Researchers discover key gene in cells associated with age-related hearing loss
An international group of researchers, led by Ronna Hertzano, MD, Ph.D., Associate Professor, Department of Otorhinolaryngology-Head & Neck Surgery, Anatomy and Neurobiology, at the University of Maryland School of Medicine (UMSOM), and Michael Bowl, Ph.D., Programme Leader Track Scientist, Mammalian Genetics Unit, MRC Harwell Institute, UK, have identified the gene that acts as a key regulator for special cells needed in hearing.
The discovery of this gene (Ikzf2) will help researchers better understand this unique type of cell that is needed for hearing and potentially develop treatments for common age-related hearing loss.
"Outer hair cells are the first inner ear cells lost as we age. Age-related hearing loss happens to everyone. Even a 30-year-old has lost some of the outer hair cells that sense higher pitch sounds. Simply exposure to sound, especially loud ones, eventually causes damage to these cells," said Dr. Hertzano, whose research will be published in the journal Nature.
The inner ear has two kinds of sensory hair cells required for hearing. The inner hair cells convert sounds to neural signals that travel to the brain. This compares to outer hair cells, which function by amplifying and tuning sounds. Without outer hair cells, sound is severely muted and inner hair cells don't signal the brain. Loss of outer hair cells is the major cause of age-related loss of hearing.
About the Research
Hertzano's group, in collaboration with Ran Elkon, Ph.D., Senior Lecturer, Department of Human Molecular Genetics and Biochemistry, Sackler Faculty of Medicine in Tel Aviv, Israel took a bioinformatics and functional genomics approach to discover a gene critical for the regulation of genes involved in outer hair cell development. Bowl's group studied mice from the Harwell Aging Screen to identify mice with hearing loss. Bowl identified mice with an early-onset hearing loss caused by an outer hair cell deficit. When the two groups realized that they were studying the same gene, they began to collaborate to discover its biological function and role in outer hair cell development. The gene is Ikzf2 gene, which encodes helios. Helios is a transcription factor, a protein that controls the expression of other genes. The mutation in the mice changes one amino acid in a critical part of the protein, which impaired the transcriptional regulatory activity of helios in the mice.

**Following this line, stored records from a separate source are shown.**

`src/hw/dllr_pkg.sv`:
```
package dllr_pkg;
  // ==========================================================
  // Register offsets
  localparam logic [7:0] ADDR_COARSE_CFG  = 8'h5a;
  localparam logic [7:0] ADDR_FINE_CFG    = 8'h5b;
  localparam logic [7:0] ADDR_HOLD_CFG    = 8'h5c;
  localparam logic [7:0] ADDR_HOLD_B0     = 8'h5d;
  localparam logic [7:0] ADDR_HOLD_B1     = 8'h5e;
  localparam logic [7:0] ADDR_HOLD_B2     = 8'h5f;
  localparam logic [7:0] ADDR_AUX_SRC     = 8'h60;
  localparam logic [7:0] ADDR_FREQ_B0     = 8'h62;
  localparam logic [7:0] ADDR_FREQ_B1     = 8'h63;
  localparam logic [7:0] ADDR_FREQ_B2     = 8'h64;
  localparam logic [7:0] ADDR_SOFT_LIM    = 8'h65;
  localparam logic [7:0] ADDR_HARD_LO     = 8'h66;
  localparam logic [7:0] ADDR_HARD_HI     = 8'h67;
  localparam logic [7:0] ADDR_PHASE_LO    = 8'h68;
  localparam logic [7:0] ADDR_PHASE_HI    = 8'h69;
  localparam logic [7:0] ADDR_BW_CFG      = 8'h6a;
  // ==========================================================
  // Field positions
  localparam int BIT_COARSE_EN    = 7;
  localparam int BIT_WIDE_EN      = 6;
  localparam int BIT_PFD_RANGE    = 5;
  localparam int BIT_LOW_RATE_EN  = 4;
  localparam int BIT_FINE_EN      = 7;
  localparam int BIT_MANUAL       = 7;
  localparam int BIT_AVERAGING    = 6;
  localparam int BIT_FAST_AVERAGING_SEL     = 5;
  localparam int BIT_READBACK     = 4;
  localparam int BIT_HARD_UNLOCK  = 7;
  // ==========================================================
  // Reset values
  localparam logic [7:0] RST_COARSE_CFG = 8'h80;
  localparam logic [7:0] RST_FINE_CFG   = 8'h82;
  localparam logic [7:0] RST_HOLD_CFG   = 8'h44;
  localparam logic [7:0] RST_AUX_SRC    = 8'h00;
  localparam logic [7:0] RST_SOFT_LIM   = 8'h8c;
  localparam logic [7:0] RST_HARD_LO    = 8'h00;
  localparam logic [7:0] RST_HARD_HI    = 8'h00;
  localparam logic [7:0] RST_BW_CFG     = 8'h11;
  // Writable bit masks
  localparam logic [7:0] MASK_FINE_CFG  = 8'hc7;
  localparam logic [7:0] MASK_HOLD_CFG  = 8'hfc;
  localparam logic [7:0] MASK_AUX_SRC   = 8'hf0;
  localparam logic [7:0] MASK_BW_CFG    = 8'h33;
  // ==========================================================
  // Enumerations
  typedef enum logic [1:0] {
    DLLR_HOLD_INSTANT = 2'b00,
    DLLR_HOLD_SLOW    = 2'b01,
    DLLR_HOLD_FAST    = 2'b11,
    DLLR_HOLD_MANUAL  = 2'b10
  } dllr_hold_method_t;
  typedef enum logic [1:0] {
    DLLR_SNAP_IDLE = 2'b00,
    DLLR_SNAP_HELD = 2'b01
  } dllr_snap_state_t;
  localparam logic [3:0] AUX_SRC_MAX    = 4'h3;
  localparam logic [3:0] PFD_UNIT_LIMIT = 4'h0;
endpackage

```
`src/hw/dllr_snap_if.sv`:
```
`timescale 1ns/1ps
interface dllr_snap_if;
  logic        capture;
  logic [23:0] freq;
  logic [15:0] phase;
  modport owner (output capture, input freq, input phase);
  modport store (input capture, output freq, output phase);
endinterface

```
`src/hw/dllr_snapshot.sv`:
```
`timescale 1ns/1ps
// ==========================================================
// Coherent capture of multi-byte status
module dllr_snapshot (
  input  wire logic        i_clk_sys,
  input  wire logic        i_reset,
  input  wire logic [23:0] i_freq,
  input  wire logic [15:0] i_phase,
  dllr_snap_if.store       snap
);
  logic [23:0] freq;
  logic [15:0] phase;
  logic [23:0] next_freq;
  logic [15:0] next_phase;

  always_comb begin
    next_freq  = freq;
    next_phase = phase;
    if (snap.capture) begin
      next_freq  = i_freq;
      next_phase = i_phase;
    end
  end

  always_ff @(posedge i_clk_sys) begin
    if (i_reset) begin
      freq  <= 24'h000000;
      phase <= 16'h0000;
    end else begin
      freq  <= next_freq;
      phase <= next_phase;
    end
  end

  assign snap.freq  = freq;
  assign snap.phase = phase;
endmodule // dllr_snapshot

```
`src/hw/dllr_regs.sv`:
```
`timescale 1ns/1ps
// What this block does
// - Coarse loss unlocks loop when enabled
// - Range select picks 1 UI or coarse limit
// - Low-rate inputs need both enables for threshold
// - Other inputs use wide enable only
// - Fine loss unlocks loop when enabled
// - 24-bit signed holdover offset, manual value
// - Aux loop source field; codes above 3 flag reserved
// - Hard alarm unlocks loop when enabled
// - Hard threshold 16-bit unsigned, symmetric
// - Averaged phase error 16-bit read-only
// - Two-bit bandwidth fields for both loops
module dllr_regs (
  input  wire logic        i_clk_sys,
  input  wire logic        i_reset,
  input  wire logic [7:0]  i_addr,
  input  wire logic        i_wr,
  input  wire logic [7:0]  i_wdata,
  input  wire logic        i_rd,
  output logic      [7:0]  o_rdata,
  input  wire logic        i_low_rate_input,
  input  wire logic        i_coarse_loss,
  input  wire logic        i_fine_loss,
  input  wire logic        i_hard_alarm,
  input  wire logic [23:0] i_avg_offset_slow,
  input  wire logic [23:0] i_avg_offset_fast,
  input  wire logic [23:0] i_current_freq,
  input  wire logic [15:0] i_avg_phase_error,
  output logic             o_unlock,
  output logic             o_pfd_wide_limit,
  output logic      [3:0]  o_pfd_limit_code,
  output logic      [2:0]  o_fine_loss_threshold,
  output logic             o_fast_loss_switch,
  output logic      [1:0]  o_holdover_method,
  output logic      [1:0]  o_temp_holdover_method,
  output logic      [23:0] o_holdover_offset_value,
  output logic      [3:0]  o_aux_loop_source,
  output logic             o_aux_source_reserved,
  output logic      [6:0]  o_soft_freq_threshold,
  output logic      [15:0] o_hard_freq_threshold,
  output logic      [1:0]  o_main_analog_loop_bw,
  output logic      [1:0]  o_aux_analog_loop_bw
);
  // ==========================================================
  // Configuration storage
  logic [7:0]  coarse_cfg;
  logic [7:0]  fine_cfg;
  logic [7:0]  hold_cfg;
  logic [23:0] holdover_offset_value;
  logic [7:0]  aux_src;
  logic [7:0]  soft_lim;
  logic [7:0]  hard_lo;
  logic [7:0]  hard_hi;
  logic [7:0]  bw_cfg;
  logic [7:0]  next_coarse_cfg;
  logic [7:0]  next_fine_cfg;
  logic [7:0]  next_hold_cfg;
  logic [23:0] next_holdover_offset_value;
  logic [7:0]  next_aux_src;
  logic [7:0]  next_soft_lim;
  logic [7:0]  next_hard_lo;
  logic [7:0]  next_hard_hi;
  logic [7:0]  next_bw_cfg;

  function automatic logic hit(input logic [7:0] a, input logic [7:0] target);
    hit = (a == target);
  endfunction

  always_comb begin
    next_coarse_cfg            = coarse_cfg;
    next_fine_cfg              = fine_cfg;
    next_hold_cfg              = hold_cfg;
    next_holdover_offset_value = holdover_offset_value;
    next_aux_src               = aux_src;
    next_soft_lim              = soft_lim;
    next_hard_lo               = hard_lo;
    next_hard_hi               = hard_hi;
    next_bw_cfg                = bw_cfg;
    if (i_wr) begin
      if (hit(i_addr, dllr_pkg::ADDR_COARSE_CFG)) next_coarse_cfg = i_wdata;
      if (hit(i_addr, dllr_pkg::ADDR_FINE_CFG))
        next_fine_cfg = i_wdata & dllr_pkg::MASK_FINE_CFG;
      if (hit(i_addr, dllr_pkg::ADDR_HOLD_CFG))
        next_hold_cfg = i_wdata & dllr_pkg::MASK_HOLD_CFG;
      if (hit(i_addr, dllr_pkg::ADDR_HOLD_B0))
        next_holdover_offset_value[7:0] = i_wdata;
      if (hit(i_addr, dllr_pkg::ADDR_HOLD_B1))
        next_holdover_offset_value[15:8] = i_wdata;
      if (hit(i_addr, dllr_pkg::ADDR_HOLD_B2))
        next_holdover_offset_value[23:16] = i_wdata;
      if (hit(i_addr, dllr_pkg::ADDR_AUX_SRC))
        next_aux_src = i_wdata & dllr_pkg::MASK_AUX_SRC;
      if (hit(i_addr, dllr_pkg::ADDR_SOFT_LIM)) next_soft_lim = i_wdata;
      if (hit(i_addr, dllr_pkg::ADDR_HARD_LO)) next_hard_lo = i_wdata;
      if (hit(i_addr, dllr_pkg::ADDR_HARD_HI)) next_hard_hi = i_wdata;
      if (hit(i_addr, dllr_pkg::ADDR_BW_CFG))
        next_bw_cfg = i_wdata & dllr_pkg::MASK_BW_CFG;
    end
  end

  always_ff @(posedge i_clk_sys) begin
    if (i_reset) begin
      coarse_cfg            <= dllr_pkg::RST_COARSE_CFG;
      fine_cfg              <= dllr_pkg::RST_FINE_CFG;
      hold_cfg              <= dllr_pkg::RST_HOLD_CFG;
      holdover_offset_value <= 24'h000000;
      aux_src               <= dllr_pkg::RST_AUX_SRC;
      soft_lim              <= dllr_pkg::RST_SOFT_LIM;
      hard_lo               <= dllr_pkg::RST_HARD_LO;
      hard_hi               <= dllr_pkg::RST_HARD_HI;
      bw_cfg                <= dllr_pkg::RST_BW_CFG;
    end else begin
      coarse_cfg            <= next_coarse_cfg;
      fine_cfg              <= next_fine_cfg;
      hold_cfg              <= next_hold_cfg;
      holdover_offset_value <= next_holdover_offset_value;
      aux_src               <= next_aux_src;
      soft_lim              <= next_soft_lim;
      hard_lo               <= next_hard_lo;
      hard_hi               <= next_hard_hi;
      bw_cfg                <= next_bw_cfg;
    end
  end

  // ==========================================================
  // Status snapshot control
  dllr_snap_if             snap_bus ();
  dllr_pkg::dllr_snap_state_t snap_state;
  dllr_pkg::dllr_snap_state_t next_snap_state;
  logic                    freq_low_read;
  logic                    phase_low_read;
  logic                    status_high_read;
  logic                    snap_held;

  assign freq_low_read    = i_rd && hit(i_addr, dllr_pkg::ADDR_FREQ_B0);
  assign phase_low_read   = i_rd && hit(i_addr, dllr_pkg::ADDR_PHASE_LO);
  assign status_high_read = i_rd && (hit(i_addr, dllr_pkg::ADDR_FREQ_B2)
                                  || hit(i_addr, dllr_pkg::ADDR_PHASE_HI));

  // Low byte read freezes a sample; upper bytes then come from it
  always_comb begin
    next_snap_state = snap_state;
    unique case (snap_state)
      dllr_pkg::DLLR_SNAP_IDLE: begin
        if (freq_low_read || phase_low_read) next_snap_state = dllr_pkg::DLLR_SNAP_HELD;
      end
      dllr_pkg::DLLR_SNAP_HELD: begin
        if (status_high_read) next_snap_state = dllr_pkg::DLLR_SNAP_IDLE;
      end
      default: next_snap_state = dllr_pkg::DLLR_SNAP_IDLE;
    endcase
  end

  always_ff @(posedge i_clk_sys) begin
    if (i_reset) begin
      snap_state <= dllr_pkg::DLLR_SNAP_IDLE;
    end else begin
      snap_state <= next_snap_state;
    end
  end

  // Re-capture on every low-byte read, never mid-sequence otherwise
  assign snap_bus.capture = freq_low_read || phase_low_read;
  assign snap_held        = (snap_state == dllr_pkg::DLLR_SNAP_HELD);

  dllr_snapshot u_snapshot (
    .i_clk_sys (i_clk_sys),
    .i_reset   (i_reset),
    .i_freq    (i_current_freq),
    .i_phase   (i_avg_phase_error),
    .snap      (snap_bus.store)
  );

  // ==========================================================
  // Read path
  logic [23:0] offset_readback;
  logic [7:0]  next_rdata;
  logic [23:0] freq_view;
  logic [15:0] phase_view;

  // Upper bytes come from the frozen sample only while a sequence is open
  assign freq_view  = (snap_held && !freq_low_read) ? snap_bus.freq
                                                    : i_current_freq;
  assign phase_view = (snap_held && !phase_low_read) ? snap_bus.phase
                                                     : i_avg_phase_error;

  always_comb begin
    if (!hold_cfg[dllr_pkg::BIT_READBACK])
      offset_readback = holdover_offset_value;
    else if (hold_cfg[dllr_pkg::BIT_FAST_AVERAGING_SEL])
      offset_readback = i_avg_offset_fast;
    else
      offset_readback = i_avg_offset_slow;
  end

  always_comb begin
    next_rdata = 8'h00;
    unique case (i_addr)
      dllr_pkg::ADDR_COARSE_CFG: next_rdata = coarse_cfg;
      dllr_pkg::ADDR_FINE_CFG:   next_rdata = fine_cfg;
      dllr_pkg::ADDR_HOLD_CFG:   next_rdata = hold_cfg;
      dllr_pkg::ADDR_HOLD_B0:    next_rdata = offset_readback[7:0];
      dllr_pkg::ADDR_HOLD_B1:    next_rdata = offset_readback[15:8];
      dllr_pkg::ADDR_HOLD_B2:    next_rdata = offset_readback[23:16];
      dllr_pkg::ADDR_AUX_SRC:    next_rdata = aux_src;
      dllr_pkg::ADDR_FREQ_B0:    next_rdata = freq_view[7:0];
      dllr_pkg::ADDR_FREQ_B1:    next_rdata = freq_view[15:8];
      dllr_pkg::ADDR_FREQ_B2:    next_rdata = freq_view[23:16];
      dllr_pkg::ADDR_SOFT_LIM:   next_rdata = soft_lim;
      dllr_pkg::ADDR_HARD_LO:    next_rdata = hard_lo;
      dllr_pkg::ADDR_HARD_HI:    next_rdata = hard_hi;
      dllr_pkg::ADDR_PHASE_LO:   next_rdata = phase_view[7:0];
      dllr_pkg::ADDR_PHASE_HI:   next_rdata = phase_view[15:8];
      dllr_pkg::ADDR_BW_CFG:     next_rdata = bw_cfg;
      default:                   next_rdata = 8'h00;
    endcase
  end

  always_ff @(posedge i_clk_sys) begin
    if (i_reset) begin
      o_rdata <= 8'h00;
    end else if (i_rd) begin
      o_rdata <= next_rdata;
    end else begin
      o_rdata <= o_rdata;
    end
  end

  // ==========================================================
  // Loop control decode
  logic       coarse_threshold_active;
  logic       next_unlock;
  logic       next_pfd_wide_limit;
  logic [3:0] next_pfd_limit_code;
  logic [1:0] next_holdover_method;
  logic       next_aux_source_reserved;

  always_comb begin
    if (i_low_rate_input)
      coarse_threshold_active = coarse_cfg[dllr_pkg::BIT_LOW_RATE_EN]
                             && coarse_cfg[dllr_pkg::BIT_WIDE_EN];
    else
      coarse_threshold_active = coarse_cfg[dllr_pkg::BIT_WIDE_EN];
  end

  always_comb begin
    next_unlock = 1'b0;
    if (i_coarse_loss && coarse_cfg[dllr_pkg::BIT_COARSE_EN]) next_unlock = 1'b1;
    if (i_fine_loss && fine_cfg[dllr_pkg::BIT_FINE_EN]) next_unlock = 1'b1;
    if (i_hard_alarm && soft_lim[dllr_pkg::BIT_HARD_UNLOCK]) next_unlock = 1'b1;
  end

  always_ff @(posedge i_clk_sys) begin
    if (i_reset) begin
      o_unlock <= 1'b0;
    end else begin
      o_unlock <= next_unlock;
    end
  end

  assign next_pfd_wide_limit = coarse_cfg[dllr_pkg::BIT_PFD_RANGE]
                            && coarse_threshold_active;
  assign next_pfd_limit_code = next_pfd_wide_limit ? coarse_cfg[3:0]
                                                   : dllr_pkg::PFD_UNIT_LIMIT;
  assign o_fine_loss_threshold  = fine_cfg[2:0];
  assign o_fast_loss_switch     = fine_cfg[6];
  assign o_temp_holdover_method = hold_cfg[3:2];

  always_comb begin
    if (hold_cfg[dllr_pkg::BIT_MANUAL])
      next_holdover_method = dllr_pkg::DLLR_HOLD_MANUAL;
    else if (!hold_cfg[dllr_pkg::BIT_AVERAGING])
      next_holdover_method = dllr_pkg::DLLR_HOLD_INSTANT;
    else if (hold_cfg[dllr_pkg::BIT_FAST_AVERAGING_SEL])
      next_holdover_method = dllr_pkg::DLLR_HOLD_FAST;
    else
      next_holdover_method = dllr_pkg::DLLR_HOLD_SLOW;
  end

  assign o_holdover_offset_value = holdover_offset_value;
  assign o_aux_loop_source       = aux_src[7:4];
  assign next_aux_source_reserved = aux_src[7:4] > dllr_pkg::AUX_SRC_MAX;
  assign o_soft_freq_threshold   = soft_lim[6:0];
  assign o_hard_freq_threshold   = {hard_hi, hard_lo};
  assign o_main_analog_loop_bw   = bw_cfg[5:4];
  assign o_aux_analog_loop_bw    = bw_cfg[1:0];

  // Decoded controls leave through flip-flops like the raw fields
  always_ff @(posedge i_clk_sys) begin
    if (i_reset) begin
      o_pfd_wide_limit      <= 1'b0;
      o_pfd_limit_code      <= dllr_pkg::PFD_UNIT_LIMIT;
      o_holdover_method     <= dllr_pkg::DLLR_HOLD_SLOW;
      o_aux_source_reserved <= 1'b0;
    end else begin
      o_pfd_wide_limit      <= next_pfd_wide_limit;
      o_pfd_limit_code      <= next_pfd_limit_code;
      o_holdover_method     <= next_holdover_method;
      o_aux_source_reserved <= next_aux_source_reserved;
    end
  end
endmodule // dllr_regs

```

To test if helios could drive the differentiation of outer hair cells, the researchers introduced a virus engineered to overexpress helios into the inner ear hair cells of newborn mice. As a result, some of the mature inner hair cells became more like outer hair cells. In particular, the inner hair cells with an excess of helios started making the protein prestin and exhibited electromotility, a property limited to outer hair cells. Thus, helios can drive inner hair cells to adopt critical outer hair cell characteristics.
Funding for the research was provided by Action on Hearing Loss UK, a National Hearing Loss Charity, the National Institute on Deafness and Other Communication Disorders (NICD) at the National Institutes of Health, and the Department of Defense, USA.
As Professor Steve Brown, Ph.D., Director, MRC Harwell Institute, comments, "The development of therapies for age-related hearing loss represents one of the big challenges facing medicine and biomedical science. Understanding the genetic programs that are responsible for the development and maturation of sound-transducing hair cells within the inner ear will be critical to exploring avenues for the regeneration of these cells that are lost in abundance during age-related hearing loss. The teams from the University of Maryland and the MRC Harwell Research Institute have given us the first insights into that programme. They have identified a master regulator, Ikzf2/helios, that controls the programme for maturation of outer hair cells. Now, we have a target that we can potentially use to induce the production of outer hair cells within damaged inner ears, and we are one step closer to offering treatments for this disabling condition."